Jeudi dernier, le SNPHAR-E a appelé les professionnels de santé à cesser de se déclarer gréviste chaque lundi. En l’absence de dialogue social et en pleine crise sanitaire, le syndicat les enjoint à penser à leur santé, tout autant qu’à celle de leurs patients.
 

La grève illimitée, c’est terminé. Jeudi 11 février, la SPHAR-e, syndicat à l’origine de ce mouvement, a conseillé aux praticiens hospitaliers de rejoindre leurs postes. « À la lumière des ruptures itératives de dialogue social en 2020, le SNPHARE est contraint de constater que rien ne semble permettre le dialogue entre les praticiens et leur ministre. Compte tenu des circonstances, il cesse d’appeler les praticiens à se déclarer grévistes tous les lundis », a écrit le syndicat. Et Emmanuelle Durand, vice-présidente de la SNPHAR-e, de commenter : « Si on maintient le préavis de grève, nous n’appelons plus au mouvement tous les lundis ».
 
Pour rappel, cette manifestation d’ampleur a débuté le 11 janvier dernier. Soutenu par de nombreux syndicats et fédérations – comme l’APH, l’AMUF ou encore la SNJAR, ce mouvement de grève a fait de nombreux adeptes à l’hôpital. Anesthésistes-réanimateurs, urgentistes ou encore biologistes médicaux… De nombreuses spécialités y sont allées de leur voix pour dénoncer la fusion des trois premiers échelons de la grille d’ancienneté favorisant les primo-nommés au détriment de ceux déjà en poste.
 
Un mois après pourtant, ces dernières semblent chaque jour plus inaudibles dans le contexte pandémique. « Pour demander le dialogue social auprès du ministre, nous avons envoyé un référé.

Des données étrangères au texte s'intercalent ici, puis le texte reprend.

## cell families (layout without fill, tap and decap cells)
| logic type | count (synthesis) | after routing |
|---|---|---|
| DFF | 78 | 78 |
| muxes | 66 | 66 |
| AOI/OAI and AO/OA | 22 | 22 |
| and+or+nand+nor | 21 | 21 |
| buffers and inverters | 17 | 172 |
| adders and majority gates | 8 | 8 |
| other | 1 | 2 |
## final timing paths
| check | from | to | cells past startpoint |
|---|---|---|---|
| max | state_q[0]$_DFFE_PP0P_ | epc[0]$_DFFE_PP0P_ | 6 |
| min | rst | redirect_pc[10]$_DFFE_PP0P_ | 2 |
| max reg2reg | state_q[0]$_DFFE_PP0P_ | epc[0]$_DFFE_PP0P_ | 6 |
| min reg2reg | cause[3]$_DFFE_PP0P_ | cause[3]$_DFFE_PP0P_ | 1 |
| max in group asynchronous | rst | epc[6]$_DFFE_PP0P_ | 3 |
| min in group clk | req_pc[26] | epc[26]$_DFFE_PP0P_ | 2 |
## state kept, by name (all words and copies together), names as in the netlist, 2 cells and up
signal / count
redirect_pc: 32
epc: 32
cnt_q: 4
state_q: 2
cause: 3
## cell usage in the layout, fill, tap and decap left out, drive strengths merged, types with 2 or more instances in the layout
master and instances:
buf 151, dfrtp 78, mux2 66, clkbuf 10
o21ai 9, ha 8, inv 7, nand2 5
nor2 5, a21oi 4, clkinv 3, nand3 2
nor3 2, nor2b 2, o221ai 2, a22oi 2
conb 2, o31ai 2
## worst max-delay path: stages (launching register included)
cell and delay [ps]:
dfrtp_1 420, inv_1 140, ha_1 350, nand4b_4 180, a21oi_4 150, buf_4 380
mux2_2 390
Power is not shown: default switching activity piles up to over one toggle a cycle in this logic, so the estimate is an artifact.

Comme il a été rejeté pour faute d’urgence, ça nous empêche d’avancer », indique le Dr Emmanuelle Durand. Sans oublier que les praticiens hospitaliers, mobilisés sur le front de la grève tout autant que celui de la crise sanitaire, sont épuisés.  « Pour les protéger, nous ne les appelons plus à se mobiliser. Ils sont fatigués, et nous devons nous occuper de nos patients ».
 
Une décision lourde de sens qui intervient après avoir multiplié les tentatives de dialogue social. « Malgré : une interpellation à de nombreuses reprises du ministère, le dépôt d’un recours en Conseil d’Etat contre le décret du 28 septembre 2020, le dépôt de milliers de recours gracieux auprès du Centre National de Gestion, bras armé du ministère pour « gérer » la carrière des PH, une enquête montrant que 80 % des PH étaient mécontents… aucune attention n’a été portée par le Ministre à cette injustice », énumère le syndicat dans son communiqué. Et la vice-présidente, dépitée, de s’indigner : « Ce n’est vraiment pas à l’honneur de notre gouvernement de nous laisser sans réponse ».
 
Si le syndicat appelle sur le front de la crise sanitaire, il n’a pour autant pas prévu de rendre les armes. « Tous ceux qui ont encore la force et le temps de se porter gréviste peuvent le faire. Ils sont encore couverts par le préavis », rappelle le Dr Emmanuelle Durand. Si le recours en Conseil d’État déposé par le SNPHARE est toujours en cours, ceux envoyés au tribunal administratif par des praticiens hospitaliers remontés le sont aussi. Un soutien durable qui permet à la vice-présidente d’affirmer d’une voix forte : « Si la crise sanitaire se termine enfin, on relancera la machine ».